FDA accepts Intarcia filing of new drug application for its ITCA 650 minipumps

Camille Bienvenu
Mon, 06 Feb 2017
FDA accepts Intarcia filing of new drug application for its ITCA 650 minipumps
Intarcia Therapeutics, an American pharmaceutical company based in Boston, recently announced that its New Drug Application (NDA) for ITCA 650 has been accepted for filing by the US Food and Drug Administration (FDA).

The ITCA 650 is a potential once-a-year type 2 diabetes treatment Intarcia has been developing since 2012. It consists of a matchstick-size device delivering exenatide continuously via a minipump system (DUROS) placed under the skin in the abdomen.

Exenatide, commercialised by AstraZeneca under the trade names Byetta and Bydureon, is a glucagon-like peptide-1 (GLP-1) agonist which, when taken twice-daily or once-weekly, works by increasing insulin secretion and suppressing glucagon release.

Intarcia is seeking FDA approval for the ITCA 650 minipump, replaceable every six months, as an early treatment option alongside metformin use in type 2 diabetes.
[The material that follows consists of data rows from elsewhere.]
==> flow/design.v <==
`timescale 1ns / 1ps
module apbmaster(
input 		pclk,
input 		presetn,
input 		[1:0]add, 
output reg	psel,
output reg	penable,
output 		[7:0] paddr,
output 		pwrite,
output 		[7:0]pwdata,
input  		[7:0]prdata,
input 		pready
    );
reg [7:0]cur_pwrite,nex_pwrite,cur_prdata,nex_prdata;
reg [1:0] cur_s,nex_s;
parameter idle = 2'b00,setup = 2'b01,access = 2'b10;
always @(posedge pclk)
begin
	if(~presetn)
	begin
		cur_s <= idle;
		cur_pwrite <= 7'b0;
		cur_prdata <= 7'b0;
		end
	else
	begin
		cur_s <= nex_s;
		cur_pwrite <= nex_pwrite;
		cur_prdata <= nex_prdata;
	end
end 
always @(cur_s or add)
begin
	case(cur_s)
	idle:begin
			if(add[0])
			begin
			nex_s = setup;
			nex_pwrite = add[1];
			end
			else
			nex_s = idle;
			end
	setup:begin
				psel = 1;
				penable = 0;
				nex_s = access;
			end
	access:begin
				psel = 1;
				penable = 1;
				if(pready)
				begin
				if(~cur_pwrite)
				begin
				nex_prdata = prdata;
				nex_s = idle;
				end
				end
				else
				nex_s = access;
			end
	default:begin
	psel = 0;
	penable = 0;
	nex_s = idle;
	nex_prdata = cur_prdata;
	nex_pwrite = cur_pwrite;
	end
	endcase
end
assign paddr = (cur_s == access)?8'h32:8'h0000;
assign pwrite = cur_pwrite;
assign pwdata = (cur_s == access)?cur_prdata:7'b0;
endmodule
==> flow/run.sh <==
#!/bin/bash
# OpenROAD 26Q1-2900-gdf79404cd8, Yosys 0.63+post, stock flow scripts
make -C /OpenROAD-flow-scripts/flow DESIGN_CONFIG=/design/flow/config.mk WORK_HOME=/design/flow/orfs finish
==> flow/config.mk <==
export PLATFORM = sky130hd
export DESIGN_NAME = apbmaster
export DESIGN_NICKNAME = apbmaster
export VERILOG_FILES = /design/flow/design.v
export SDC_FILE = /design/flow/constraint.sdc
export NUM_CORES = 4
export LEC_CHECK = 1
export CORE_AREA = 10 10 99 99
export DIE_AREA = 0 0 109 109
==> flow/constraint.sdc <==
current_design apbmaster

set clk_period 2.3
set clk_io_pct 0.2

create_clock -name clk0 -period $clk_period [get_ports {pclk}]

set non_clock_inputs [all_inputs -no_clocks]
set_input_delay [expr $clk_period * $clk_io_pct] -clock clk0 $non_clock_inputs
set_output_delay [expr $clk_period * $clk_io_pct] -clock clk0 [all_outputs]
==> results_dict.tcl <==
# flow metrics
set metrics [dict create \
    per_cell_routed_wire_length_um 9.523 \
    grt_pass1_wl_um 3795 \
    drive_gt1_share_pct 12.41 \
    synth_area_per_cell_um2 10.67 \
    postCtsHoldBufs 0 \
    yosys_register_bits 38 \
    grt_util_all_layers_pct 4.007 \
    ys_async_sr_fraction_pct 0 \
    antenna_found_initial 0 \
    place_congestion 0.7227 \
    outcome "finished, final reports clean" \
    design.portCount 32 \
    pwr-share-seq_pct 51.9 \
    maxCapViolations 0 \
    ys_chip_area_mm2 0.001195 \
    critical_path_class "flop to output pin" \
    unclocked_pins 20 \
    common_cells "sky130_fd_sc_hd__and2_1, sky130_fd_sc_hd__dlxtn_1, sky130_fd_sc_hd__dfxtp_1" \
    grt_pass1_vias 745 \
    hold_path.class "primary input to flop" \
    untimed_endpoints 22 \
    die.size.y_um 109 \
    ys_types 20 \
    critical_path.slowest_cell "sky130_fd_sc_hd__clkdlybuf4s50_1" \
    library_cell_with_the_largest_summed_area_after_synthesis "sky130_fd_sc_hd__dfxtp_1" \
    min_path_cells 2 \
    yosys_warnings 1 \
    vias_per_cell 2.996 \
    peakVddDrop_mv 0.2070 \
    setup_viol_count_final 0 \
    critical_path.max_fanout 12 \
    power.net_switching_w 0.0001264 \
    cellLeakagePower_nw 0.6508 \
    timing.final.crit_share_pct 93.34 \
    drtPass1Iterations 3 \
    ant_nets 0 \
    tritoncts "yes" \
    worst-slew-pin-transition_ns 0.8013 \
    synth_area_mm2 0.001195 \
    cts-root-buf "sky130_fd_sc_hd__clkbuf_8" \
    num_rows 32 \
    chipWidth_um 109 \
    cts_setup_buffers 0 \
    worst_setup_end_kind "output pin" \
    fillerInstances 836 \
    route.detailed.drc 0 \
    grt_setup_unrepaired "false" \
    final.setup.tns_ns 0 \
    cts_buffers 3 \
    finalCoreUtilization_pct 20.56 \
    ctsHtreeMaxLevel 1 \
    floorplan.die_area_mm2 0.01188 \
    maximum_clock_path_buffer_count 2 \
    grt_max_degree 19 \
    p_per_area_mw_per_mm2 399.4 \
    totalWireLength_um 2276 \
    timing.slew.headroom_pct 46.02 \
    worst_setup_hold_path_clk_slew_ns 0.07 \
    drt_iter0_markers 32 \
    critPathMaxStageDelay_ns 0.46 \
    syn_inst 112 \
    timing.critical_path.cells "inv_1 > ha_2 > buf_6 > and2_1 > clkdlybuf4s50_1" \
    yosys.cell_count.top_type "sky130_fd_sc_hd__and2_1" \
    dr_total_vias 716 \
    flop_area_um2 660.6 \
    clkPwrFrac_pct 41.0 \
    clock.fmax_mhz 465.8 \
    timing.critical_path.arrival_ns 1.69 \
    number_of_enable_flip_flop_cells 0 \
    dpl.hpwl_um 1744 \
    power_report.internal_total_w 0.0005083 \
    placement.io_buffers 26 \
    total_antenna_diodes_in_the_routed_design 0 \
    flow.area_growth_from_synthesis_pct 32.98 \
    netSwitchingFraction_pct 19.91 \
    floorplan.initialDensity_pct 15.46 \
    synth.top_cell.area_share_pct 30.16 \
    log.warning_count 28 \
    power.share.combinational_pct 7.1 \
    area_leaders "sky130_fd_sc_hd__dfxtp_1, sky130_fd_sc_hd__dlxtn_1, sky130_fd_sc_hd__and2_1" \
    finalHoldViolCount 0 \
    grt_overflow_total 0 \
    ys_cells 112 \
    multi_input_comb_area_um2 455.4 \
    slew_viol_final 0 \
    cts_repair_resize_count 0 \
    timing.critical_path.from_type "flop" \
    floorplan.core_area_mm2 0.007727 \
    final.min_clock_period_ns 2.147 \
    timing.critical_path.required_ns 1.84 \
    ys_dominant_reg_cell "sky130_fd_sc_hd__dlxtn_1" \
]
[cell families after synthesis]
family,Yosys count,synth area share (%)
AND-OR/OR-AND,1,0.4184
adder cells (fa/ha/maj),4,4.189
latches,20,25.13
flip-flops,18,30.16
AND/OR/NAND/NOR,44,22.09
buffers and inverters,14,8.063
multiplexers,10,9.633
other,1,0.3138
[power by group through the flow]
stage / clock network (W) / logic [W] / registers (W)
4_1_cts: 0.000273 / 0.0000468 / 0.000329
5_1_grt: 0.000281 / 0.0000512 / 0.000330
6_report: 0.000260 / 0.0000452 / 0.000329
[final cells by class]
type / instances / share of cell area [%]
inverter: 3 / 0.7087
timing repair buffer: 28 / 17.56
multi-input combinational: 64 / 28.66
sequential: 38 / 41.57
clock buffer: 4 / 3.465
tap: 102 / 8.031
[stage by stage]
stage          area [um^2]  hold WS (ns)  worst slack (ns)  total power, W  instances
2_1_floorplan         1210        0.5817            0.8036       0.0003583        116
3_3_place_gp          1528         1.189            0.3421       0.0003839        235
3_5_place_dp          1528         1.179            0.3167       0.0003829        235
4_1_cts               1583         1.216           0.03649       0.0006493        239
5_1_grt               1589         1.268           0.01328       0.0006622        239
6_report              1589         1.190            0.1532       0.0006347        239
[cell usage in the layout, fill, tap and decap left out]
cell / synthesis / layout
sky130_fd_sc_hd__mux2_4: 1 / 1
sky130_fd_sc_hd__ha_2: 0 / 1
sky130_fd_sc_hd__buf_6: 2 / 1
sky130_fd_sc_hd__mux2i_1: 1 / 1
sky130_fd_sc_hd__or2_1: 1 / 1
sky130_fd_sc_hd__ha_1: 4 / 3
sky130_fd_sc_hd__nor2b_1: 7 / 7
sky130_fd_sc_hd__conb_1: 1 / 5
sky130_fd_sc_hd__and2_1: 26 / 26
sky130_fd_sc_hd__o21ai_0: 1 / 1
sky130_fd_sc_hd__nand2b_1: 1 / 1
sky130_fd_sc_hd__inv_1: 3 / 3
sky130_fd_sc_hd__dfxtp_1: 18 / 18
sky130_fd_sc_hd__dlxtn_1: 20 / 20
sky130_fd_sc_hd__nor3_2: 1 / 1
sky130_fd_sc_hd__clkdlybuf4s50_1: 0 / 26
sky130_fd_sc_hd__clkbuf_8: 0 / 4
sky130_fd_sc_hd__buf_4: 7 / 1
sky130_fd_sc_hd__nand2_1: 3 / 3
sky130_fd_sc_hd__nor2_1: 3 / 3
sky130_fd_sc_hd__nand4_1: 2 / 2
sky130_fd_sc_hd__mux2_2: 8 / 8
[critical path: cells and delay by family (launching register included)]
kind | cells | cell delay (ns)
buf+inv | 3 | 0.73
flops | 1 | 0.33
fa+ha+maj | 1 | 0.25
simple gates | 1 | 0.12
[layer usage]
metal	share of wire [%]	global-route usage [%]
met3	12	2.151
met4	0	0.1883
met1	48	5.425
met2	40	5.827
met5	0	0
[flip-flops by register name, summed over array words and instances, names as in the netlist]
| signal | count |
|---|---|
| cur_prdata | 8 |
| cur_pwrite | 8 |
| cur_s | 2 |
| psel | 1 |
| nex_pwrite | 8 |
| nex_s | 2 |
| nex_prdata | 8 |
| penable | 1 |
[path summary, 6_finish.rpt]
path	to	slack, ns	start
hold / removal	cur_prdata[2]	1.19	presetn
setup / recovery	pwdata[0]	0.15	cur_s[0]
Power is estimated from default activity; no workload was simulated.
The acceptance of the NDA filing means that the ITCA 650 system meets the FDA's legal requirements for eligibility as a new type 2 diabetes therapy. The treatment method will now have to go through a second more substantive FDA review for earning that status.

The NDA application is supported by results from the 52-week FREEDOM-2 trial in 535 adults with type 2 diabetes taking metformin.

The findings, presented at a meeting of the American Diabetes Association in June last year, showed ITCA 650 produced better blood glucose control and more weight loss than Januvia (sitagliptin) over 52 weeks.

Aside from the positive HbA1c results, the ITCA 650 minipump met targets set out in a previous three-year FREEDOM cardiovascular outcome trial, which measured risks for heart attacks, strokes, and chest pain associated with ITCA 650.

In the heart safety study, involving more than 4,000 participants, ITCA 650 was found to be "non-inferior" to placebo – meaning that it didn’t worsen heart health. Whether it actually improves heart health is yet to be determined.

What we know is the probability of major adverse cardiac events (MACE) in that trial did not reportedly surpass certain thresholds deemed dangerous.

These results weighed heavily in the FDA's ultimate decision to grant pre-approval, allowing Intarcia to submit ITCA 650 for further review. If it does pass the review process, ITCA 650 could become commercially available by the end of 2017.